Congresista
En el 2019, los economistas Alain Cohn, Michael Andre Marechal, David Tannenbaum y Christian Lukas Zund (“Civic honesty around the globe”) condujeron un interesante y revelador experimento: distribuyeron billeteras en las calles de 355 ciudades en 40 países (incluido el Perú) e hicieron un seguimiento del porcentaje de billeteras en cada ciudad que eran devueltas a sus respectivos propietarios.
En promedio, los latinoamericanos devolvieron la mitad de las billeteras que fueron devueltas en los países de la OCDE (Organización para la Cooperación y el Desarrollo Económico). Entre los tres peores países del mundo, si no el peor de todos: nuestro querido Perú. ¿Y qué nos dice esto? ¿Cómo lo leemos? Como se explica en el “paper”, la respuesta tiene varias aristas, pero aquí quiero enfatizar una de ellas, la más grave: nos revela como un país de poco o nulo civismo y que dicha falta de civismo explica, en importante medida, cómo así hemos llegado al estado actual de franco desgobierno. Y aquí comienza esta columna.
En el sustrato de nuestro poco civismo está una cultura de la desconfianza. Desconfianza que socava todo tipo de relaciones, sociales, políticas y económicas. Desconfianza que está al alza y penetra todos los ámbitos y todos los rincones del país. Entre las personas (desconfianza generalizada) y entre la población y las distintas instituciones del gobierno nacional.
Todo esto lo revelan rutinariamente las encuestas que llevan a cabo empresas especializadas, como el informe “Confianza Interpersonal 2022, Global Advisor, de IPSOS, que sugiero que lean con mucha atención. Pero la relación precisa entre la desconfianza y el desgobierno la podemos deducir a partir de la lectura de “Confianza: La Clave de la Cohesión Social y el Crecimiento de América Latina y el Caribe”, publicado hace unas semanas por el BID.
La desconfianza en los poderes del Estado explica las dificultades que existen para desarrollar y poner en marcha todo tipo de políticas públicas. Tomemos por ejemplo la tributación. En un país donde prima la desconfianza en cuanto a la capacidad y transparencia del Estado–en sus tres niveles, nacional, regional y local–para usar adecuadamente los frutos de la recaudación tributaria, no sorprende que la tributación misma se encuentre deslegitimada y que por ende tengamos una recaudación (como porcentaje del PBI) 9 puntos porcentuales por debajo del promedio latinoamericano y 20 puntos por debajo del promedio de los países de la OCDE. Igualmente, la mayor desconfianza en las instituciones se refleja en una menor disposición por parte de individuos y empresas a obedecer leyes y regulaciones, dando mayor impulso a la informalidad.

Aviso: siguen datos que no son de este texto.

--- config.mk ---
export PLATFORM = sky130hd
export DESIGN_NAME = mmh_escape_engine
export DESIGN_NICKNAME = d
export VERILOG_FILES = /design/src/rtl/mandelbrot_mask_histogram_core_defines.svh /design/src/rtl/mmh_pkg.sv /design/src/rtl/mmh_escape_engine.sv
export SDC_FILE = /design/constraint.sdc
export NUM_CORES = 2
export LEC_CHECK = 0
export ABC_AREA = 1
export BUFFER_PORTS_ARGS = -buffer_cell sky130_fd_sc_hd__buf_2
export CAP_MARGIN = 10
export CELL_PAD_IN_SITES_DETAIL_PLACEMENT = 1
export CELL_PAD_IN_SITES_GLOBAL_PLACEMENT = 1
export CORE_MARGIN = 3
export CORE_UTILIZATION = 25
export CTS_CLUSTER_DIAMETER = 100
export DETAILED_ROUTE_END_ITERATION = 16
export HOLD_SLACK_MARGIN = 0.12
export PLACE_DENSITY = 0.46
export SKIP_CTS_REPAIR_TIMING = 1
export SYNTH_ARGS = -nofsm -noshare
export SYNTH_HDL_FRONTEND = slang
export SYNTH_SLANG_ARGS = --single-unit
export TNS_END_PERCENT = 50
--- constraint.sdc ---
create_clock -name clk -period 13.94 [get_ports clk]
set_input_delay 0 -clock clk [delete_from_list [all_inputs] [get_ports clk]]
set_output_delay 0 -clock clk [all_outputs]
set_load 0.03 [all_outputs]
===== src/rtl/bpa_pkg.sv =====
// Shared types and constants for the buddy page allocator.
`timescale 1ns / 1ps

package bpa_pkg;

    // Fixed field widths
    localparam int KIND_W   = 2;
    localparam int ORDER_W  = 4;
    localparam int STATUS_W = 2;
    localparam int CFG_W    = 5;
    // Working order register: must reach the order count itself (up to 16)
    localparam int ORD_W    = 5;

    localparam logic [CFG_W-1:0] TOP_BLOCK_COUNT_RST = 5'd16;

    // Transaction kinds
    localparam logic [KIND_W-1:0] KIND_ALLOC = 2'd0;
    localparam logic [KIND_W-1:0] KIND_FREE  = 2'd1;
    localparam logic [KIND_W-1:0] KIND_INIT  = 2'd2;
    // Unused kind: no state change, answers done with page zero
    localparam logic [KIND_W-1:0] KIND_RSVD  = 2'd3;

    // Result status codes
    localparam logic [STATUS_W-1:0] ST_OK    = 2'd0;
    localparam logic [STATUS_W-1:0] ST_OOM   = 2'd1;
    localparam logic [STATUS_W-1:0] ST_RANGE = 2'd2;

    // Controller states
    typedef enum logic [3:0] {
        S_CLEAR,
        S_IDLE,
        S_DISPATCH,
        S_SWEEP,
        S_SEARCH,
        S_U_RD,
        S_U_LINK,
        S_U_CLR,
        S_T_RD,
        S_T_WR,
        S_P1,
        S_P2,
        S_I_CHK,
        S_FINISH
    } t_state;

    // Datapath commands
    typedef enum logic [3:0] {
        DP_NOP,
        DP_LOAD,
        DP_INIT_CLR,
        DP_SWEEP,
        DP_SEARCH,
        DP_UNLINK_RD,
        DP_UNLINK_LINK,
        DP_UNLINK_CLR,
        DP_TOG_RD,
        DP_TOG_WR,
        DP_PUSH1,
        DP_PUSH2,
        DP_INIT_SETUP,
        DP_DONE
    } t_dp_op;

    // Datapath status back to the controller
    typedef struct packed {
        logic [KIND_W-1:0] kind;
        logic              bad;
        logic              hit;
        logic              at_end;
        logic              at_target;
        logic              merge_ok;
        logic              sweep_last;
        logic              init_done;
    } t_dp_stat;

endpackage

Los ejemplos abundan. En general, el trabajo del BID proporciona abundante evidencia estadística que demuestra la fortaleza de estas y otras relaciones (“a mayor confianza, mayor productividad”, “a mayor confianza, mayor PBI per cápita”, “a mayor confianza, menor nivel de desigualdad”, y viceversa. Urge por ello mejorar los niveles de confianza, porque la desconfianza –como queda clarísimo en el estudio– es la madre del desgobierno.
He aquí tal vez la mejor explicación del desgobierno que vivimos y sufrimos estos días: un Ejecutivo que pretende imponer un “ideario” autoritario que busca –mediante una Asamblea Constituyente no contemplada en la actual Constitución– “cambiar” de raíz la esencia democrática de nuestra economía social de mercado, generando mayores niveles de desconfianza y con ello un desgobierno todavía mayor. Y junto a esta monserga, cuatro gabinetes comandados por agentes de la división entre peruanos, verdaderos promotores de la desconfianza.
Así que la solución está a la vista: comenzar por un gobierno que genere confianza. Un gobierno, digo, no un simple gabinete más. El momento de las definiciones está cerca. No perdamos de vista el gran objetivo: confianza y gobernabilidad.